*** The data ***

File: src/sram_host_pkg.sv
package sram_host_pkg;

    // ------------------------------------------------------------------
    // Geometry
    // ------------------------------------------------------------------
    localparam int ADDR_W     = 18;
    localparam int DATA_W     = 4;
    localparam int WORD_COUNT = 262144;

    // ------------------------------------------------------------------
    // Timing
    // ------------------------------------------------------------------
    localparam int CLK_PERIOD_NS  = 20;
    localparam int READ_ACCESS_NS = 35;  // Slowest grade address/select access
    localparam int WRITE_PULSE_NS = 20;  // Slowest grade strobe width
    localparam int TURN_NS        = 15;  // Slowest grade release to high-Z
    localparam int READ_CYC  = (READ_ACCESS_NS + CLK_PERIOD_NS - 1) / CLK_PERIOD_NS;
    localparam int WRITE_CYC = (WRITE_PULSE_NS + CLK_PERIOD_NS - 1) / CLK_PERIOD_NS;
    localparam int TURN_CYC  = (TURN_NS + CLK_PERIOD_NS - 1) / CLK_PERIOD_NS;
    localparam int CNT_W     = 4;

    // ------------------------------------------------------------------
    // Carriers
    // ------------------------------------------------------------------
    typedef struct packed {
        logic              valid;
        logic              write;
        logic [ADDR_W-1:0] addr;
        logic [DATA_W-1:0] wdata;
    } req_s;

    typedef struct packed {
        logic [ADDR_W-1:0] address_lines;
        logic              chip_sel_n;
        logic              write_strobe_n;
        logic              out_drive_n;
        logic [DATA_W-1:0] data_out;
        logic              data_oe;
    } pins_s;

    typedef enum logic [2:0] {
        ST_IDLE  = 3'b000,
        ST_READ  = 3'b001,
        ST_WRITE = 3'b010,
        ST_TURN  = 3'b011
    } host_state_e;

endpackage : sram_host_pkg

File: src/sram_host.sv
// What this block does
// - A write spans the time chip select and write strobe are both low.
// - The address is valid no later than the last chip select assertion of a read.
// - With select and output drive held low, each address change brings the new word.
// - Data lines are shared; the host releases them whenever the memory may drive.
`timescale 1ns/1ps
module sram_host
    import sram_host_pkg::*;
#(
    parameter int AW = ADDR_W,
    parameter int DW = DATA_W
) (
    // Clock and reset
    input  wire logic          clk_sys,
    input  wire logic          sys_rst,
    // Request side
    input  wire logic          req_valid,
    input  wire logic          req_write,
    input  wire logic [AW-1:0] req_addr,
    input  wire logic [DW-1:0] req_wdata,
    output logic               req_ready,
    output logic               rsp_valid,
    output logic      [DW-1:0] rsp_rdata,
    // Memory pins
    output logic      [AW-1:0] address_lines,
    output logic               chip_sel_n,
    output logic               write_strobe_n,
    output logic               out_drive_n,
    input  wire logic [DW-1:0] data_lines_in,
    output logic      [DW-1:0] data_lines_out,
    output logic               data_lines_oe
);

    // ------------------------------------------------------------------
    // State
    // ------------------------------------------------------------------
    typedef struct packed {
        // Sequencer
        host_state_e       state;
        logic [CNT_W-1:0]  cnt;
        // Request side
        logic              ready;
        logic              rvalid;
        logic [DW-1:0]     rdata;
        // Memory pins
        logic [AW-1:0]     addr;
        logic              cs_n;
        logic              we_n;
        logic              oe_n;
        logic [DW-1:0]     dout;
        logic              doe;
    } host_s;

    host_s         st_reg;
    host_s         st_next;
    logic [DW-1:0] data_sync;
    req_s          req_in;
    pins_s         pins;

    // ------------------------------------------------------------------
    // Phase lengths
    // ------------------------------------------------------------------
    // Read: access time plus the three-stage sync delay
    localparam logic [CNT_W-1:0] READ_WAIT  = CNT_W'(READ_CYC + 3);
    // Write: strobe low time, address and data held throughout
    localparam logic [CNT_W-1:0] WRITE_WAIT = CNT_W'(WRITE_CYC);
    // Turnaround: memory outputs back to high impedance
    localparam logic [CNT_W-1:0] TURN_WAIT  = CNT_W'(TURN_CYC);

    // ------------------------------------------------------------------
    // Helpers
    // ------------------------------------------------------------------
    // Count down, saturating at zero
    function automatic logic [CNT_W-1:0] dec(input logic [CNT_W-1:0] v);
        dec = (v == '0) ? '0 : CNT_W'(v - 1'b1);
    endfunction : dec

    // Phase over once the counter has run out
    function automatic logic phase_done(input logic [CNT_W-1:0] c);
        phase_done = (c == '0);
    endfunction : phase_done

    // All controls high: memory deselected and in standby
    function automatic host_s deselect(input host_s s);
        deselect      = s;
        deselect.cs_n = 1'b1;
        deselect.we_n = 1'b1;
        deselect.oe_n = 1'b1;
    endfunction : deselect

    // ------------------------------------------------------------------
    // Request carrier
    // ------------------------------------------------------------------
    // Request inputs gathered into one word
    assign req_in.valid = req_valid;
    assign req_in.write = req_write;
    assign req_in.addr  = req_addr;
    assign req_in.wdata = req_wdata;

    // ------------------------------------------------------------------
    // Data line input synchroniser
    // ------------------------------------------------------------------
    // Three flops and a holding register; a change counts once the last two flops agree
    sram_sync3 #(
        .WIDTH (DW)
    ) u_sync (
        .clk_sys  (clk_sys),
        .sys_rst  (sys_rst),
        .async_in (data_lines_in),
        .sync_out (data_sync)
    );

    // ------------------------------------------------------------------
    // Sequencer
    // ------------------------------------------------------------------
    // Defaults for each cycle, which the phases below can override: answer pulse cleared, counter runs down
    always_comb begin
        st_next        = st_reg;
        st_next.rvalid = 1'b0;
        st_next.cnt    = dec(st_reg.cnt);
        case (st_reg.state)
            // Idle: deselected, bus released, waiting for a request
            ST_IDLE: begin
                st_next     = deselect(st_next);
                st_next.doe = 1'b0;
                if (req_in.valid && st_reg.ready) begin
                    st_next.ready = 1'b0;
                    st_next.addr  = req_in.addr;
                    st_next.cs_n  = 1'b0;
                    if (req_in.write) begin
                        st_next.we_n  = 1'b0;
                        st_next.dout  = req_in.wdata;
                        st_next.doe   = 1'b1;
                        st_next.cnt   = WRITE_WAIT;
                        st_next.state = ST_WRITE;
                    end else begin
                        st_next.oe_n  = 1'b0;
                        st_next.cnt   = READ_WAIT;
                        st_next.state = ST_READ;
                    end
                end
            end
            // Read: selected with output drive low until the word has settled
            ST_READ: begin
                if (phase_done(st_reg.cnt)) begin
                    st_next        = deselect(st_next);
                    st_next.rdata  = data_sync;
                    st_next.rvalid = 1'b1;
                    st_next.cnt    = TURN_WAIT;
                    st_next.state  = ST_TURN;
                end
            end
            // Write: both strobes low, address and data held
            ST_WRITE: begin
                if (phase_done(st_reg.cnt)) begin
                    st_next       = deselect(st_next);
                    st_next.cnt   = TURN_WAIT;
                    st_next.state = ST_TURN;
                end
            end
            // Turnaround: host releases the lines before the next request
            ST_TURN: begin
                st_next.doe = 1'b0;
                if (phase_done(st_reg.cnt)) begin
                    st_next.ready = 1'b1;
                    st_next.state = ST_IDLE;
                end
            end
            // Unused codes fall back to idle
            default: begin
                st_next.state = ST_IDLE;
            end
        endcase
    end

    // State register
    always_ff @(posedge clk_sys or posedge sys_rst) begin
        if (sys_rst) begin
            st_reg       <= '0;
            st_reg.state <= ST_IDLE;
            st_reg.ready <= 1'b1;
            st_reg.cs_n  <= 1'b1;
            st_reg.we_n  <= 1'b1;
            st_reg.oe_n  <= 1'b1;
        end else begin
            st_reg <= st_next;
        end
    end

    // ------------------------------------------------------------------
    // Pin carrier
    // ------------------------------------------------------------------
    // Memory pin set taken straight from the state register
    assign pins.address_lines  = st_reg.addr;
    assign pins.chip_sel_n     = st_reg.cs_n;
    assign pins.write_strobe_n = st_reg.we_n;
    assign pins.out_drive_n    = st_reg.oe_n;
    assign pins.data_out       = st_reg.dout;
    assign pins.data_oe        = st_reg.doe;

    // ------------------------------------------------------------------
    // Outputs
    // ------------------------------------------------------------------
    // Request side straight from flip-flops
    assign req_ready      = st_reg.ready;
    assign rsp_valid      = st_reg.rvalid;
    assign rsp_rdata      = st_reg.rdata;

    // Memory pins from the carrier, no logic in between
    assign address_lines  = pins.address_lines;
    assign chip_sel_n     = pins.chip_sel_n;
    assign write_strobe_n = pins.write_strobe_n;
    assign out_drive_n    = pins.out_drive_n;
    assign data_lines_out = pins.data_out;
    assign data_lines_oe  = pins.data_oe;

endmodule : sram_host

File: src/sram_sync3.sv
`timescale 1ns/1ps
module sram_sync3
    import sram_host_pkg::*;
#(
    parameter int WIDTH = DATA_W
) (
    input  wire logic             clk_sys,
    input  wire logic             sys_rst,
    input  wire logic [WIDTH-1:0] async_in,
    output logic      [WIDTH-1:0] sync_out
);

    typedef struct packed {
        logic [WIDTH-1:0] s1;
        logic [WIDTH-1:0] s2;
        logic [WIDTH-1:0] s3;
        logic [WIDTH-1:0] held;
    } sync_s;

    sync_s st_reg;
    sync_s st_next;

    // Shift chain; a value counts once stages two and three agree
    always_comb begin
        st_next    = st_reg;
        st_next.s1 = async_in;
        st_next.s2 = st_reg.s1;
        st_next.s3 = st_reg.s2;
        if (st_reg.s2 == st_reg.s3) begin
            st_next.held = st_reg.s3;
        end
    end

    // State register
    always_ff @(posedge clk_sys or posedge sys_rst) begin
        if (sys_rst) begin
            st_reg <= '0;
        end else begin
            st_reg <= st_next;
        end
    end

    assign sync_out = st_reg.held;

endmodule : sram_sync3

File: config.mk
export PLATFORM = sky130hd
export DESIGN_NAME = sram_host
export DESIGN_NICKNAME = d
export VERILOG_FILES = /design/src/sram_host_pkg.sv /design/src/sram_host.sv /design/src/sram_sync3.sv
export SDC_FILE = /design/constraint.sdc
export NUM_CORES = 1
export LEC_CHECK = 0
export BUFFER_PORTS_ARGS = -buffer_cell sky130_fd_sc_hd__buf_2
export CORE_UTILIZATION = 53
export DETAILED_ROUTE_END_ITERATION = 10
export GPL_TIMING_DRIVEN = 0
export PLACE_DENSITY = 0.87
export SLEW_MARGIN = 20
export SYNTH_ARGS = -nofsm -noshare
export SYNTH_HDL_FRONTEND = slang
export SYNTH_SLANG_ARGS = --single-unit
export TNS_END_PERCENT = 100
File: constraint.sdc
create_clock -name clk_sys -period 2.3 [get_ports clk_sys]
set_clock_uncertainty 0.1 [all_clocks]
set_input_delay 0.46 -clock clk_sys [delete_from_list [all_inputs] [get_ports clk_sys]]
set_output_delay 0.46 -clock clk_sys [all_outputs]
set_load 0.01 [all_outputs]
==> PnR_summary.wiki <==
{| class="wikitable"
! Metric !! Value
|-
| Overall track demand over capacity in global routing || between 20% and 30%
|-
| Standard cell core area || between 4000 and 5000 um2
|-
| Final worst path period share || between 90% and 100%
|-
| Count of instances resized after the clock tree is built || 0
|-
| First-pass GRT wire length || between 7000 and 8000 um
|-
| Worst Setup Path Type || flop to flop
|-
| Number of placed cells counting well taps || roughly 350
|-
| Data arrival time of the worst path || ~2200 ps
|-
| Portion of total power attributed to the clock network || 14.5%
|-
| Number of DRC violations after detailed routing || 2
|-
| Area grow syn2layout || 19.0%
|-
| Root Driver || sky130_fd_sc_hd__clkbuf_8
|-
| Hold Vio Cnt, Final || 0
|-
| Largest buffer count on any clock path || 2
|-
| CP Max Fanout || 10
|-
| Net count after synthesis || roughly 270
|-
| Die span in x || ~70 um
|-
| Cts-stage hold buffer count || 0
|-
| Number of inserted filler cells in the final layout || 360
|-
| Power per standard cell area || 1200 nW/um2
|-
| Endpoint of the worst setup timing path || address_lines[0]
|-
| Total congestion overflow after global routing || 0
|-
| Post-layout minimum cycle time || between 2000 and 2500 ps
|-
| Synthesis Warnings || 0
|-
| Max-slew violations || 0
|-
| Internal Power || between 2 and 2.5 mW
|-
| Max-slew headroom at the worst pin || a little over half
|-
| Net switching power of the design || roughly 1.2 mW
|-
| Netlist area before placement || 2500 um2
|-
| Crit path required time || between 2000 and 2500 ps
|-
| Number of diodes added for antenna fixing || 0
|-
| Vias in the first global route || between 1,500 and 2,000
|-
| Synthesized area divided by synthesized cell count || approximately 11 um2
|-
| Worst reg2reg path endpoint || address_lines[0]
|-
| Post-DR wirelength/cell || 13.7 um
|-
| Primary flip-flop cell chosen by synthesis mapping || sky130_fd_sc_hd__dfrtp_1
|-
| Worst r2r path cells || 7
|-
| Register share of total power || 41.1%
|-
| Cell Count, Final, Fillers Out || about 350
|-
| Routed Wire Length || between 4000 and 5000 um
|-
| Initial Util || a little under three fifths
|-
| Result of the run || finished with violations
|-
| Share of power burned in combinational logic || between 40% and 50%
|-
| Ports placed on the boundary || just over 60
|-
| Fraction of layout cells with a size suffix above 1 || ~39%
|-
| Worst slack after detailed placement || between 150 and 200 ps
|-
| # setup viols final || 0
|-
| Routability cong. || roughly 0.80
|-
| R2r startpoint || st_reg[36]
|-
| Max_cap viols || 0
|-
| Worst ir drop on vdd || around 0.6 mV
|-
| Final setup margin || ~160 ps
|-
| Number of flops mapped to enable cells by yosys || 0
|-
| Number of buffers inserted by port buffering || 61
|-
| Clock network latency to the later pin of the worst-skew pair || ~310 ps
|-
| Count of nets after finishing || about 340
|-
| Post-synthesis sequential area ratio || ~54%
|-
| Violation count after the first detailed-routing iteration || 72
|-
| Leakage power || around 1.5 nW
|-
| CTS tree || done
|-
| Synth unique cells || between 40 and 50
|-
| H-tree levels || 2
|-
| Synthesized instance count || about 230
|-
| Number of routed nets with antenna violations || 0
|-
| Asr flop ratio synth || 100%
|-
| Slack of the worst reg-to-reg path || 160 ps
|-
| Placement row count || 24
|-
| Vias || between 1,500 and 2,000
|-
| Iteration count of the initial detailed-routing pass || 7
|-
| Nature of the critical path endpoint || flop
|-
| Clock input transition at the sequential cells of the worst setup and hold paths || roughly 100 ps
|-
| Post-CTS Setup Bufs || 0
|-
| Detailed-placement wirelength estimate || approximately 3600 um
|-
| Pin count of the biggest net entering global routing || 37
|-
| Highest achievable clock rate || 468 MHz
|-
| Flip-flop and latch count after synthesis || 54
|-
| Initial antenna violation count || 0
|-
| Launch point of the worst path || st_reg[36]
|-
| Number of clock buffers inserted by TritonCTS || 5
|-
| Violations in the final reports || design-rule violations
|-
| Worst setup SP type || flop
|-
| Largest register FFs || 18
|-
| Number of sinks driven by the clock tree || 54
|-
| Worst hold path type || input port to asynchronous set/reset pin
|-
| Switching part of the total || a little over a third
|-
| Die Y || 70.6 um
|-
| Vias per inst || approximately 5.0
|-
| Setup repair after global routing missed its margin || false
|-
| Worst slew pin tran || roughly 680 ps
|-
| Die Area || 4990 um2
|}
## area by class of cell
cell class / instances / area, um2 / area share [%]
Inverter: 9 / 33.8 / 1.14
Timing Repair Buffer: 62 / 325 / 10.9
Clock inverter: 2 / 15.0 / 0.505
Sequential cell: 54 / 1360 / 45.6
Buffer: 34 / 230 / 7.75
Tap cell: 52 / 65.1 / 2.19
Clock buffer: 5 / 68.8 / 2.32
Multi-Input combinational cell: 134 / 877 / 29.5
## synth_stat cells (2+ instances only)
master	number	area share (%)
sky130_fd_sc_hd__xnor2_1	4	1.4
sky130_fd_sc_hd__o21ai_0	2	0.40
sky130_fd_sc_hd__buf_4	26	7.8
sky130_fd_sc_hd__o32a_1	2	0.80
sky130_fd_sc_hd__nor2b_1	6	1.5
sky130_fd_sc_hd__mux2_2	4	1.8
sky130_fd_sc_hd__o21ai_1	21	4.2
sky130_fd_sc_hd__o211ai_1	2	0.60
sky130_fd_sc_hd__buf_2	4	0.80
sky130_fd_sc_hd__nand2_1	43	6.5
sky130_fd_sc_hd__mux2_4	4	2.4
sky130_fd_sc_hd__dfrtp_1	50	50
sky130_fd_sc_hd__o31ai_1	2	0.60
sky130_fd_sc_hd__a21oi_1	3	0.60
sky130_fd_sc_hd__nand3_1	3	0.60
sky130_fd_sc_hd__nor3_1	3	0.60
sky130_fd_sc_hd__mux2i_1	6	2.4
sky130_fd_sc_hd__dfstp_2	4	4.2
sky130_fd_sc_hd__inv_1	9	1.4
sky130_fd_sc_hd__clkbuf_1	4	0.60
sky130_fd_sc_hd__a21o_1	2	0.60
sky130_fd_sc_hd__nor2_1	2	0.30
sky130_fd_sc_hd__ha_1	6	3.0
## kinds of logic (layout without fill, tap and decap cells)
logic type      after synthesis  after routing  share of synthesized area, %
mux                          14             14                          6.61
simple gates                 69             69                          14.0
compound gates               41             41                          10.1
xor+xnor                      4              4                          1.40
fa+ha+maj                     6              6                          3.01
buf+inv                      43            112                          10.6
flops                        54             54                          54.3
## worst max-delay path, stage by stage (launching register included)
cell and delay, ps:
sky130_fd_sc_hd__dfrtp_1 420, sky130_fd_sc_hd__inv_1 120, sky130_fd_sc_hd__ha_1 210, sky130_fd_sc_hd__buf_2 160
sky130_fd_sc_hd__nand4b_1 440, sky130_fd_sc_hd__clkbuf_1 350, sky130_fd_sc_hd__nand2_1 140, sky130_fd_sc_hd__o21ai_1 70
## how the worst min path moves through the flow
stage	start	endpoint	slack, ps	cells after the start
4_1_cts	sys_rst	address_lines[6]	50	2
5_1_grt	sys_rst	address_lines[6]	50	2
3_5_place_dp	u_sync.st_next[11]	u_sync.st_next[7]	240	0
6_report	sys_rst	address_lines[1]	30	2
2_1_floorplan	u_sync.st_next[8]	u_sync.st_next[4]	230	0
3_3_place_gp	u_sync.st_next[10]	u_sync.st_next[6]	230	0
## routing by layer
| metal | GRT usage (%) | up-vias | share of wire (%) |
|---|---|---|---|
| met5 | 0 | - | 0 |
| met4 | 10.9 | 0 | 2.7 |
| met3 | 4.42 | 13 | 3.3 |
| met2 | 33.9 | 43 | 51 |
| met1 | 26.1 | 835 | 43 |
| li1 | - | 882 | - |
## cell usage in the layout, fill, tap and decap left out, types with 5 or more instances in the layout
master,Yosys,final
sky130_fd_sc_hd__buf_2,4,65
sky130_fd_sc_hd__dfrtp_1,50,50
sky130_fd_sc_hd__nand2_1,43,43
sky130_fd_sc_hd__buf_4,26,26
sky130_fd_sc_hd__o21ai_1,21,21
sky130_fd_sc_hd__inv_1,9,8
sky130_fd_sc_hd__nor2b_1,6,6
sky130_fd_sc_hd__mux2i_1,6,6
sky130_fd_sc_hd__ha_1,6,6
sky130_fd_sc_hd__clkbuf_8,0,5
## through the flow
step	TNS [ps]	total power, mW	util (%)	hold slack (ps)	area [um2]
3_3_place_gp	-9180	2.99	64.5	231	2870
5_1_grt	0	3.81	66.9	52.5	2970
4_1_cts	0	3.59	66.9	46.2	2970
6_report	0	3.55	66.9	28.7	2970
3_5_place_dp	0	3.07	65.0	237	2890
2_1_floorplan	0	2.60	-	231	2500
## power by group through the flow
| stage | sequential (mW) | combinational (mW) | clock [mW] |
|---|---|---|---|
| after floorplan | 1.45 | 1.15 | 0 |
| after global placement | 1.46 | 1.53 | 0 |
| after detailed placement | 1.48 | 1.59 | 0 |
| after CTS | 1.46 | 1.59 | 0.530 |
| after global routing | 1.50 | 1.74 | 0.566 |
| final | 1.46 | 1.58 | 0.514 |
No activity file was read; power rests on OpenSTA's default activity.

***

Problem
Copy every line of the entries in which "placed" can be found.

Reply to the task
| Number of placed cells counting well taps || roughly 350
| Ports placed on the boundary || just over 60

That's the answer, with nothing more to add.